_Listed records:_
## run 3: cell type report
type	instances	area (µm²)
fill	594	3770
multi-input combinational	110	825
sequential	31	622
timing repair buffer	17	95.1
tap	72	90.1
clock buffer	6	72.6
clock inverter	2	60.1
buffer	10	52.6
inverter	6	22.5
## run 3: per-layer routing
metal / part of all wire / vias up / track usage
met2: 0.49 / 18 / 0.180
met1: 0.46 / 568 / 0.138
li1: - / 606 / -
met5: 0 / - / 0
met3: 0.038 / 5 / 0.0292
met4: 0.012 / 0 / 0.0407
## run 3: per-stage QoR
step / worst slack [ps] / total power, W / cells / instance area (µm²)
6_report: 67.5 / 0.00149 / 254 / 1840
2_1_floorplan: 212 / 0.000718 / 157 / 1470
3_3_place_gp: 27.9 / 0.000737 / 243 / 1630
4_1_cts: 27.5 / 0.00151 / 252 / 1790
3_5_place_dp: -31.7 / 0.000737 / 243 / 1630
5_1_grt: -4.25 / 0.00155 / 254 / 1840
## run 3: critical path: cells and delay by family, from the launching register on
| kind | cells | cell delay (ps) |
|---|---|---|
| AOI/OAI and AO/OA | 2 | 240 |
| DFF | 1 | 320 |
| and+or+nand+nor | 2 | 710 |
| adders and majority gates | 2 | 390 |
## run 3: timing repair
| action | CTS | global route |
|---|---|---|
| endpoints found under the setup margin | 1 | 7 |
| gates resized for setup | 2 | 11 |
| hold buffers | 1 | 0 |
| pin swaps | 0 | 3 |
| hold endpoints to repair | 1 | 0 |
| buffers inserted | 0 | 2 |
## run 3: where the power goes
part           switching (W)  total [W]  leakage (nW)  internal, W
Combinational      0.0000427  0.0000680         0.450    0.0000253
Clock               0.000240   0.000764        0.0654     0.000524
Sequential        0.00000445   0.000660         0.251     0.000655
==> src/rtl/err_inj_sched.sv <==
// Error-injection scheduler: runs one programmed campaign of timed pulses
// (delay, width, gap, count) toward the local error-control splitter.
module err_inj_sched #(
   parameter int unsigned INW  = 1,
   parameter int unsigned DLYW = 16,
   parameter int unsigned CNTW = 8
) (
   input  logic            clk,
   input  logic            rst,
   input  logic            cfg_valid,
   output logic            cfg_ready,
   input  logic [INW-1:0]  cfg_target,
   input  logic [DLYW-1:0] cfg_delay,
   input  logic [DLYW-1:0] cfg_width,
   input  logic [DLYW-1:0] cfg_gap,
   input  logic [CNTW-1:0] cfg_count,
   input  logic            abort,
   output logic            err_en,
   output logic [INW-1:0]  err_ctrl,
   output logic            busy,
   output logic            done,
   output logic            aborted,
   output logic [CNTW-1:0] inj_count
);

   typedef enum logic [2:0] {
      S_IDLE,
      S_DELAY,
      S_INJECT,
      S_GAP,
      S_DONE
   } state_t;

   state_t          state;
   logic [DLYW-1:0] cnt;
   logic [DLYW-1:0] w_lat;
   logic [DLYW-1:0] g_lat;
   logic [CNTW-1:0] n_lat;
   logic [DLYW-1:0] w_m1_in;
   logic [DLYW-1:0] g_m1_in;

   // Width and gap are stored pre-decremented so the counter ends each phase at zero.
   always_comb begin
      w_m1_in = (cfg_width == '0) ? '0 : cfg_width - 1'b1;
      g_m1_in = (cfg_gap   == '0) ? '0 : cfg_gap   - 1'b1;
   end

   assign cfg_ready = (state == S_IDLE);

   always_ff @(posedge clk or posedge rst) begin
      if (rst) begin
         state     <= S_IDLE;
         cnt       <= '0;
         w_lat     <= '0;
         g_lat     <= '0;
         n_lat     <= '0;
         err_en    <= 1'b0;
         err_ctrl  <= '0;
         busy      <= 1'b0;
         done      <= 1'b0;
         aborted   <= 1'b0;
         inj_count <= '0;
      end else begin
         case (state)
            S_IDLE: begin
               done <= 1'b0;
               if (cfg_valid) begin
                  err_ctrl  <= cfg_target;
                  w_lat     <= w_m1_in;
                  g_lat     <= g_m1_in;
                  n_lat     <= cfg_count;
                  inj_count <= '0;
                  aborted   <= 1'b0;
                  busy      <= 1'b1;
                  if (cfg_count == '0) begin
                     state <= S_DONE;
                     done  <= 1'b1;
                  end else if (cfg_delay == '0) begin
                     // Zero delay: first pulse starts in the cycle right after accept.
                     state     <= S_INJECT;
                     err_en    <= 1'b1;
                     inj_count <= CNTW'(1);
                     cnt       <= w_m1_in;
                  end else begin
                     state <= S_DELAY;
                     cnt   <= cfg_delay - 1'b1;
                  end
               end
            end

            S_DELAY, S_GAP: begin
               if (abort) begin
                  state   <= S_DONE;
                  err_en  <= 1'b0;
                  done    <= 1'b1;
                  aborted <= 1'b1;
               end else if (cnt == '0) begin
                  state  <= S_INJECT;
                  err_en <= 1'b1;
                  cnt    <= w_lat;
                  if (inj_count != '1)
                     inj_count <= inj_count + CNTW'(1);
               end else begin
                  cnt <= cnt - 1'b1;
               end
            end

            S_INJECT: begin
               if (abort) begin
                  state   <= S_DONE;
                  err_en  <= 1'b0;
                  done    <= 1'b1;
                  aborted <= 1'b1;
               end else if (cnt == '0) begin
                  err_en <= 1'b0;
                  if (inj_count == n_lat) begin
                     state <= S_DONE;
                     done  <= 1'b1;
                  end else begin
                     state <= S_GAP;
                     cnt   <= g_lat;
                  end
               end else begin
                  cnt <= cnt - 1'b1;
               end
            end

            S_DONE: begin
               state <= S_IDLE;
               done  <= 1'b0;
               busy  <= 1'b0;
            end

            default: begin
               state  <= S_IDLE;
               err_en <= 1'b0;
               done   <= 1'b0;
               busy   <= 1'b0;
            end
         endcase
      end
   end

endmodule
File: src/rtl/eth_arb_pkg.sv
// Shared types and helpers for the Ethernet TX arbiter.
// Reused by the picker and any future RX demux/arbiter.
package eth_arb_pkg;

  typedef enum logic [1:0] {
    IDLE,
    GRANT,
    FLUSH,
    GAP
  } arb_state_t;

  localparam logic RR    = 1'b1;
  localparam logic FIXED = 1'b0;

  function automatic int bcnt_w(input int max_len);
    return $clog2(max_len + 1);
  endfunction

endpackage

File: src/rtl/eth_rr_picker.sv
// Combinational request picker: round-robin from ptr, or lowest index.
// Rotates the request vector so the search start sits at bit 0.
module eth_rr_picker
  import eth_arb_pkg::*;
#(
  parameter int N  = 2,
  parameter int IW = $clog2(N)
) (
  input  logic [N-1:0]  req,
  input  logic [IW-1:0] ptr,
  input  logic          mode,
  output logic [IW-1:0] idx,
  output logic          any
);

  logic [IW-1:0] base;
  logic [IW-1:0] off;
  logic [N-1:0]  rot;
  logic [IW:0]   sum;

  always_comb begin
    base = (mode == RR) ? ptr : '0;
    rot  = N'({req, req} >> base);
    off  = '0;
    for (int i = N - 1; i >= 0; i--) begin
      if (rot[i]) off = IW'(i);
    end
    sum = {1'b0, base} + {1'b0, off};
    if (sum >= (IW+1)'(N)) idx = IW'(sum - (IW+1)'(N));
    else idx = sum[IW-1:0];
  end

  assign any = |req;

endmodule

File: src/rtl/eth_tx_arbiter.sv
// N-channel frame-granular Ethernet TX arbiter with IFG insertion,
// runaway-frame abort/flush and per-channel frame counters.
module eth_tx_arbiter
  import eth_arb_pkg::*;
#(
  parameter int N_CH       = 2,
  parameter int IFG_CYCLES = 12,
  parameter int MAX_LEN    = 1518,
  parameter int RR_MODE    = 1,
  parameter int CNT_W      = 16
) (
  input  logic                    clk,
  input  logic                    rst_n,
  input  logic [N_CH-1:0]         src_valid_i,
  input  logic [8*N_CH-1:0]       src_data_i,
  output logic [N_CH-1:0]         src_ack_o,
  output logic                    mac_tx_valid_o,
  output logic [7:0]              mac_tx_data_o,
  input  logic                    mac_tx_ack_i,
  output logic [$clog2(N_CH)-1:0] active_ch_o,
  output logic                    busy_o,
  output logic                    abort_o,
  output logic [CNT_W*N_CH-1:0]   frame_cnt_o
);

  localparam int IW = $clog2(N_CH);
  localparam int BW = bcnt_w(MAX_LEN);
  localparam int GW = (IFG_CYCLES > 1) ? $clog2(IFG_CYCLES + 1) : 1;
  localparam arb_state_t END_ST = (IFG_CYCLES > 0) ? GAP : IDLE;

  arb_state_t state;
  logic [IW-1:0] grant;
  logic [IW-1:0] rr_ptr;
  logic [IW-1:0] next_ptr;
  logic [IW-1:0] pick_idx;
  logic pick_any;
  logic [BW-1:0] byte_cnt;
  logic [GW-1:0] gap_cnt;
  logic [N_CH-1:0][CNT_W-1:0] frame_cnt;
  logic sel_valid;
  logic [7:0] sel_data;
  logic at_max;

  eth_rr_picker #(.N(N_CH), .IW(IW)) u_picker (
    .req  (src_valid_i),
    .ptr  (rr_ptr),
    .mode ((RR_MODE != 0) ? RR : FIXED),
    .idx  (pick_idx),
    .any  (pick_any)
  );

  assign sel_valid = src_valid_i[grant];
  assign sel_data  = src_data_i[{grant, 3'b000} +: 8];
  assign at_max    = (byte_cnt == BW'(MAX_LEN));
  assign next_ptr  = (grant == IW'(N_CH - 1)) ? '0 : grant + 1'b1;

  // Once MAX_LEN bytes went out, nothing more may reach the MAC.
  always_comb begin
    src_ack_o      = '0;
    mac_tx_valid_o = 1'b0;
    mac_tx_data_o  = '0;
    unique case (state)
      GRANT: begin
        mac_tx_valid_o   = sel_valid & ~at_max;
        mac_tx_data_o    = sel_data;
        src_ack_o[grant] = mac_tx_ack_i & ~at_max;
      end
      FLUSH: src_ack_o[grant] = sel_valid;
      default: ;
    endcase
  end

  assign busy_o      = (state == GRANT) || (state == FLUSH);
  assign abort_o     = (state == GRANT) && at_max && sel_valid;
  assign active_ch_o = grant;
  assign frame_cnt_o = frame_cnt;

  always_ff @(posedge clk or negedge rst_n) begin
    if (!rst_n) begin
      state     <= IDLE;
      grant     <= '0;
      rr_ptr    <= '0;
      byte_cnt  <= '0;
      gap_cnt   <= '0;
      frame_cnt <= '0;
    end else begin
      unique case (state)
        IDLE: begin
          if (pick_any) begin
            grant    <= pick_idx;
            byte_cnt <= '0;
            state    <= GRANT;
          end
        end
        GRANT: begin
          if (!sel_valid) begin
            frame_cnt[grant] <= frame_cnt[grant] + 1'b1;
            rr_ptr  <= next_ptr;
            gap_cnt <= GW'(IFG_CYCLES);
            state   <= END_ST;
          end else if (at_max) begin
            state <= FLUSH;
          end else if (mac_tx_ack_i) begin
            byte_cnt <= byte_cnt + 1'b1;
          end
        end
        FLUSH: begin
          if (!sel_valid) begin
            rr_ptr  <= next_ptr;
            gap_cnt <= GW'(IFG_CYCLES);
            state   <= END_ST;
          end
        end
        GAP: begin
          if (gap_cnt <= GW'(1)) state <= IDLE;
          else gap_cnt <= gap_cnt - 1'b1;
        end
        default: state <= IDLE;
      endcase
    end
  end

endmodule

File: config.mk
export PLATFORM = sky130hd
export DESIGN_NAME = eth_tx_arbiter
export DESIGN_NICKNAME = d
export VERILOG_FILES = /design/src/rtl/eth_arb_pkg.sv /design/src/rtl/eth_rr_picker.sv /design/src/rtl/eth_tx_arbiter.sv
export SDC_FILE = /design/constraint.sdc
export NUM_CORES = 1
export LEC_CHECK = 0
export CORE_MARGIN = 2
export CORE_UTILIZATION = 45
export DETAILED_ROUTE_END_ITERATION = 10
export PLACE_DENSITY = 0.76
export SYNTH_ARGS = -nofsm -noshare
export SYNTH_HDL_FRONTEND = slang
export SYNTH_SLANG_ARGS = --single-unit
File: constraint.sdc
create_clock -name clk -period 1.7 [get_ports clk]
set_input_delay 0.255 -clock clk [delete_from_list [all_inputs] [get_ports clk]]
set_output_delay 0.255 -clock clk [all_outputs]
set_load 0.01 [all_outputs]
* Word level (Yosys, flattened, before mapping)
Cells that the tools add are included.
** Cells by class
- Add/subtract/negate cells :: 6
- $lt $le $gt $ge :: 4
- Eq/ne operators :: 13
- Shifts and indexed selects :: 2
- Mux-type cells :: 30
- Bitwise logic cells :: 6
- Reductions and logical operators :: 15
** Operators by type and width (number)
- $mux W16 :: 3
- $mux W11 :: 4
- $bwmux W32 :: 1
- $pmux W11 S2 :: 1
- $add A16 B1 Y16 const B :: 1
- $demux W16 S1 :: 1
- $ne A2 B2 Y1 const B :: 8
- $shiftx A16 B5 Y8 :: 1
- $add A11 B1 Y11 const B :: 1
- $eq A11 B11 Y1 const B :: 1
- $mux W2 :: 5
- $mux W1 :: 8
- $mux W4 :: 2
- $mux W8 :: 1
- $pmux W2 S4 :: 1
- $pmux W4 S2 :: 1
- $reduce_and A2 Y1 :: 3
- $reduce_and A5 Y1 :: 1
- $and A2 B2 Y2 :: 2
- $eq A2 B2 Y1 const B :: 2
- $le A4 B1 Y1 const B :: 1
- $pmux W2 S2 :: 1
- $reduce_and A4 Y1 :: 1
- $reduce_bool A2 Y1 :: 2
- 18 further kinds :: 23
** Word-level totals
- Register bits after elaboration :: 51
- Bits of input ports :: 21
- Output and inout bits :: 46
- Word-level logic and storage cells :: 83

* Depth between registers and ports, before layout
Gate-level depths: netlist of the first run.
- Depth after elaboration :: 6
- Mapped depth :: 8
- Depth with buffers taken out :: 7

* Cells and area by module
From an unflattened synthesis of the first run, not the netlist that was laid out.
** Unflattened totals
- Cells, all modules :: 328
- Area total of the unflattened synthesis :: 2999.1 um^2
** By module, submodules not included
- eth_tx_arbiter :: instances 1, cells each 324, area an instance 2971.6 um^2, sequential area each 1276.2 um^2
- eth_rr_picker :: instances 1, cells each 4, area an instance 27.5 um^2, sequential area each 0.0 um^2

* Worst setup path before layout of the first run
No wires, ideal clock.
- Path kind :: flip-flop to flip-flop
- Start :: register state[1]
- End :: register frame_cnt (netlist bit frame_cnt_o[15])
- Setup time :: 124 ps
- Arrival time :: 1763 ps
- Data required time :: 1576 ps
- Slack :: -188 ps
- Stages on the path, launching flop included :: 9
- Buffers on the path :: 1
- Period minus slack after synthesis :: 1888 ps
- Cell sequence :: dfrtp_1 -> inv_1 -> ha_1 -> nor3b_2 -> and4_1 -> and3_1 -> buf_2 -> nand4_1 -> xnor2_1
** Between the ends
- Cells in the longest elaborated chain, start to end :: 2
** Ends and longest elaborated chain
- start, declared :: line eth_tx_arbiter.sv:31 : arb_state_t state;
- start signal, assigned :: line eth_tx_arbiter.sv:80 : state <= IDLE;
- start signal, assigned :: line eth_tx_arbiter.sv:92 : state <= GRANT;
- start signal, assigned :: line eth_tx_arbiter.sv:100 : state <= END_ST;
- $eq A2 B1 Y1 :: line eth_tx_arbiter.sv:87 : unique case (state)
- $reduce_and A2 Y1 (no line)
- end signal, assigned by index :: line eth_tx_arbiter.sv:97 : frame_cnt[grant] <= frame_cnt[grant] + 1'b1;
- end, declared :: line eth_tx_arbiter.sv:39 : logic [N_CH-1:0][CNT_W-1:0] frame_cnt;
Every way passes these cells.
A chain may end at the register's enable or synchronous reset.

* Worst setup path after layout of the first run
- Start :: register byte_cnt[9]
- End :: output port mac_tx_valid_o
** Between the ends
- Cells in the longest elaborated chain, start to end :: 4
** Ends and longest elaborated chain
- start, declared :: line eth_tx_arbiter.sv:37 : logic [BW-1:0] byte_cnt;
- start signal, assigned :: line eth_tx_arbiter.sv:104 : byte_cnt <= byte_cnt + 1'b1;
- $eq A11 B11 Y1 :: line eth_tx_arbiter.sv:54 : assign at_max = (byte_cnt == BW'(MAX_LEN));
- $not A1 Y1 :: line eth_tx_arbiter.sv:64 : mac_tx_valid_o = sel_valid & ~at_max;
- $and A1 B1 Y1 :: line eth_tx_arbiter.sv:64
- $mux W1 :: line eth_tx_arbiter.sv:62 : unique case (state)
- end, declared :: line eth_tx_arbiter.sv:17 : output logic mac_tx_valid_o,
Every way passes these cells.

==> results_dict.tcl, run 1 <==
set metrics [dict create \
    io_buffers 66 \
    p_seq_share_pct 24.0 \
    grt-ovfl-total 0 \
    dieArea_sq_um 7110 \
    initial_core_util_pct 46.0 \
    reg2reg_depth 8 \
    die_h_microns 84.4 \
    mostFrequentLayoutCells "73 x buf_4, 51 x clkdlybuf4s50_1, 50 x dfrtp_1" \
    clock-sinks 51 \
    p_clk_share_pct 11.3 \
    drive_gt1_share_pct 45.4 \
    fin_skew_ns 0.0125 \
    tightest_slew_ns 0.548 \
    drtIter0Drc 196 \
    syn_area_sq_um 2910 \
    endpoint_kind "primary output" \
    powerDensity_nw_per_um2 1350 \
    path_clk_slew_ns 0.10 \
    cts_max_level 2 \
    syn_avg_cell_area_sq_um 9.68 \
    cp_max_fo 2 \
    nNetsFinal 499 \
    ys.warnings.count 0 \
    rsz0062_at_grt "yes" \
    wl_per_cell_microns 19.7 \
    finish.utilization_pct 81.5 \
    synth-async-reset-ratio_pct 100 \
    worstReg2RegStart "active_ch_o" \
    fin_crit_ns 1.98 \
    timing.hold.ws_ns 0.442 \
    setup_slack_ns -0.278 \
    cap_viol_max_count 0 \
    core-area_sq_um 6310 \
    grt_pass1_wl_mm 15.5 \
    cts_buffers 5 \
    r2r_end "byte_cnt[8]" \
    detail_route.wirelength_mm 10.8 \
    period_share_pct 116 \
    grt_max_degree 52 \
    min_path_type "input port to asynchronous set/reset pin" \
    netSwitchingFraction_pct 39.6 \
    via_per_inst 5.72 \
    num_rows 29 \
    drcViolationCount 0 \
    place_inst 502 \
    synth_flop_cell "dfrtp_1" \
    place_area_sq_um 4180 \
    io_pins 67 \
    r2r_slack_ns -0.23 \
    syn_inst 300 \
    setup_violations 48 \
    layout_commonest_cell "buf_4" \
    cts_buffer_depth 2 \
    p_sw_mw 2.75 \
    tritoncts "yes" \
    syn_nets 331 \
    hold_viol 0 \
    power_frac_comb_pct 64.7 \
    crit_arrival_ns 1.72 \
    fin_area_sq_um 5140 \
    stdcell_count 546 \
    antennaDiodeCount 0 \
    outcome "finished, violations left" \
    required_ns 1.44 \
    grt_use_total_pct 27.3 \
    tns_ns -7.00 \
    fmax_mhz 506 \
    dr.pass1.iters 4 \
    antenna_found_initial 0 \
    peakVddDrop_v 0.00167 \
    power_mw 6.95 \
    p_leak_nw 2.48 \
    vias 3124 \
    ys_types 46 \
    pre_cts_ws_ns -0.495 \
    area_growth_syn_to_layout_pct 77.0 \
    violations "setup timing" \
    ant_nets 0 \
    critPathKind "register to primary output" \
    p_int_mw 4.20 \
    grt_pass1_vias 3101 \
    synth-edff-count 0 \
    synth_seq_cells 51 \
    ctsRootBufferMaster "clkbuf_8" \
    place.gp.congestion 0.887 \
    drv_slew 0 \
    worstSkewPairLatency_ns 0.32 \
    slew_headroom_pct 62.4 \
    start_kind "register" \
    yosysSeqAreaShare_pct 43.9 \
    dpl.hpwl_mm 6.00 \
    fp.dieW_microns 84.4 \
]
[how the worst max path moves through the flow]
stage / from / end / depth (start not counted)
2_1_floorplan: state[1] / frame_cnt_o[15] / 8
3_3_place_gp: src_valid_i[0] / src_ack_o[1] / 6
3_5_place_dp: src_valid_i[0] / src_ack_o[1] / 6
4_1_cts: byte_cnt[0] / src_ack_o[1] / 8
5_1_grt: byte_cnt[0] / src_ack_o[1] / 8
6_report: byte_cnt[9] / mac_tx_valid_o / 4
[worst max-delay path, cell delays in order (launching register included)]
cell      delay, ns
dfrtp_1        0.41
nand3b_1       0.29
buf_4          0.22
o311a_4        0.37
buf_6          0.13
[repair_timing]
| item | CTS | global route |
|---|---|---|
| hold buffers | 1 | 0 |
| resized for setup | 132 | 77 |
| endpoints found under the setup margin | 51 | 58 |
| buffers inserted | 24 | 19 |
| endpoints found under the hold margin | 51 | 0 |
| pin swaps | 43 | 36 |
| cloned | 1 | 1 |
$ cat src/rtl/sgpio_led_decode.sv
`default_nettype none
// ============================================================================
//  Module      : sgpio_led_decode
//  Description : Filters SGPIO parallel frames and decodes per-drive
//                activity/locate/fail LEDs with activity stretch and timeout.
//  Revision    : 1.0 - initial release
// ============================================================================
module sgpio_led_decode #(
    parameter int IN_BYTE_REGS  = 1,
    parameter int DRIVES        = 2,
    parameter int FILTER_FRAMES = 2,
    parameter int ACT_STRETCH   = 4,
    parameter int FRAME_TIMEOUT = 1024
) (
    input  logic                      iClk,
    input  logic                      iRst_n,
    input  logic                      iLoad,
    input  logic [8*IN_BYTE_REGS-1:0] iPData,
    output logic [DRIVES-1:0]         oAct,
    output logic [DRIVES-1:0]         oLoc,
    output logic [DRIVES-1:0]         oFail,
    output logic                      oFrameStb,
    output logic                      oMismatch,
    output logic                      oTimeout
);

    localparam int c_W    = 8 * IN_BYTE_REGS;
    localparam int c_VW   = 3 * DRIVES;
    localparam int c_MC_W = $clog2(FILTER_FRAMES + 1);
    localparam int c_ST_W = (ACT_STRETCH > 0) ? $clog2(ACT_STRETCH + 1) : 1;
    localparam int c_TO_W = (FRAME_TIMEOUT > 0) ? $clog2(FRAME_TIMEOUT + 1) : 1;
    localparam logic [c_MC_W-1:0] c_FILT    = c_MC_W'(FILTER_FRAMES);
    localparam logic [c_ST_W-1:0] c_STRETCH = c_ST_W'(ACT_STRETCH);

    typedef enum logic [0:0] {
        SYNC   = 1'b0,
        ACTIVE = 1'b1
    } state_t;

    state_t              r_state;
    state_t              w_stateNext;
    logic                r_loadDly;
    logic                r_sampleStb;
    logic                w_frameEvt;
    logic [DRIVES-1:0]   w_act;
    logic [DRIVES-1:0]   w_loc;
    logic [DRIVES-1:0]   w_fail;
    logic [c_VW-1:0]     w_vec;
    logic [c_VW-1:0]     r_cand;
    logic [c_MC_W-1:0]   r_matchCnt;
    logic [c_MC_W-1:0]   w_matchNext;
    logic                w_same;
    logic                w_commit;
    logic                w_toExpire;
    logic [DRIVES-1:0]   r_act;
    logic [DRIVES-1:0]   r_loc;
    logic [DRIVES-1:0]   r_fail;
    logic [c_ST_W-1:0]   r_stretch [DRIVES];
    logic                r_frameStb;
    logic                r_mismatch;
    logic                r_timeout;
    logic                w_unused;

    // Bits past the decoded drives carry no meaning for this block.
    assign w_unused = ^iPData;

    assign w_frameEvt = ~iLoad & r_loadDly;

    always_ff @(posedge iClk or negedge iRst_n) begin
        if (!iRst_n) begin
            r_loadDly   <= 1'b1;
            r_sampleStb <= 1'b0;
        end else begin
            r_loadDly   <= iLoad;
            r_sampleStb <= w_frameEvt;
        end
    end

    // Drive d occupies three bits counted down from the MSB: act, loc, fail.
    for (genvar d = 0; d < DRIVES; d++) begin : g_field
        assign w_act[d]          = iPData[c_W-1-3*d];
        assign w_loc[d]          = iPData[c_W-2-3*d];
        assign w_fail[d]         = iPData[c_W-3-3*d];
        assign w_vec[3*d +: 3]   = {w_act[d], w_loc[d], w_fail[d]};
    end

    assign w_same      = (w_vec == r_cand);
    assign w_matchNext = !w_same ? c_MC_W'(1) :
                         (r_matchCnt == c_FILT) ? c_FILT : r_matchCnt + 1'b1;
    assign w_commit    = r_sampleStb && (w_matchNext == c_FILT);

    if (FRAME_TIMEOUT != 0) begin : g_timeout
        localparam logic [c_TO_W-1:0] c_TO_LAST = c_TO_W'(FRAME_TIMEOUT - 1);
        logic [c_TO_W-1:0] r_toCnt;
        logic              r_toHold;

        // A sample in the expiry cycle takes priority over the timeout.
        assign w_toExpire = !r_sampleStb && !r_toHold && (r_toCnt == c_TO_LAST);

        always_ff @(posedge iClk or negedge iRst_n) begin
            if (!iRst_n) begin
                r_toCnt  <= '0;
                r_toHold <= 1'b0;
            end else if (r_sampleStb) begin
                r_toCnt  <= '0;
                r_toHold <= 1'b0;
            end else if (w_toExpire) begin
                r_toCnt  <= '0;
                r_toHold <= 1'b1;
            end else if (!r_toHold) begin
                r_toCnt  <= r_toCnt + 1'b1;
            end
        end
    end else begin : g_noTimeout
        assign w_toExpire = 1'b0;
    end

    always_ff @(posedge iClk or negedge iRst_n) begin
        if (!iRst_n) begin
            r_cand     <= '0;
            r_matchCnt <= '0;
            r_loc      <= '0;
            r_fail     <= '0;
            r_frameStb <= 1'b0;
            r_mismatch <= 1'b0;
            r_timeout  <= 1'b0;
        end else begin
            r_frameStb <= 1'b0;
            r_mismatch <= 1'b0;
            r_timeout  <= w_toExpire;
            if (r_sampleStb) begin
                r_cand     <= w_vec;
                r_matchCnt <= w_matchNext;
                r_mismatch <= ~w_same;
                if (w_commit) begin
                    r_loc      <= w_loc;
                    r_fail     <= w_fail;
                    r_frameStb <= 1'b1;
                end
            end else if (w_toExpire) begin
                r_cand     <= '0;
                r_matchCnt <= '0;
                r_loc      <= '0;
                r_fail     <= '0;
            end
        end
    end

    // The LED stays lit while the pre-commit stretch count is nonzero, so it
    // holds for ACT_STRETCH commits after the activity bit clears.
    always_ff @(posedge iClk or negedge iRst_n) begin
        if (!iRst_n) begin
            r_act <= '0;
            for (int d = 0; d < DRIVES; d++) begin
                r_stretch[d] <= '0;
            end
        end else if (w_commit) begin
            for (int d = 0; d < DRIVES; d++) begin
                r_act[d] <= w_act[d] | (r_stretch[d] != '0);
                if (w_act[d]) begin
                    r_stretch[d] <= c_STRETCH;
                end else if (r_stretch[d] != '0) begin
                    r_stretch[d] <= r_stretch[d] - 1'b1;
                end
            end
        end else if (w_toExpire) begin
            r_act <= '0;
            for (int d = 0; d < DRIVES; d++) begin
                r_stretch[d] <= '0;
            end
        end
    end

    always_ff @(posedge iClk or negedge iRst_n) begin
        if (!iRst_n) begin
            r_state <= SYNC;
        end else begin
            r_state <= w_stateNext;
        end
    end

    always_comb begin
        w_stateNext = r_state;
        if (w_commit) begin
            w_stateNext = ACTIVE;
        end else if (w_toExpire) begin
            w_stateNext = SYNC;
        end
    end

    assign oAct      = r_act;
    assign oLoc      = r_loc;
    assign oFail     = r_fail;
    assign oFrameStb = r_frameStb;
    assign oMismatch = r_mismatch;
    assign oTimeout  = r_timeout;

endmodule
`default_nettype wire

_Exercise prompt:_ Whenever a line above includes the string "inserted", copy it.

_Result below:_
| buffers inserted | 0 | 2 |
| buffers inserted | 24 | 19 |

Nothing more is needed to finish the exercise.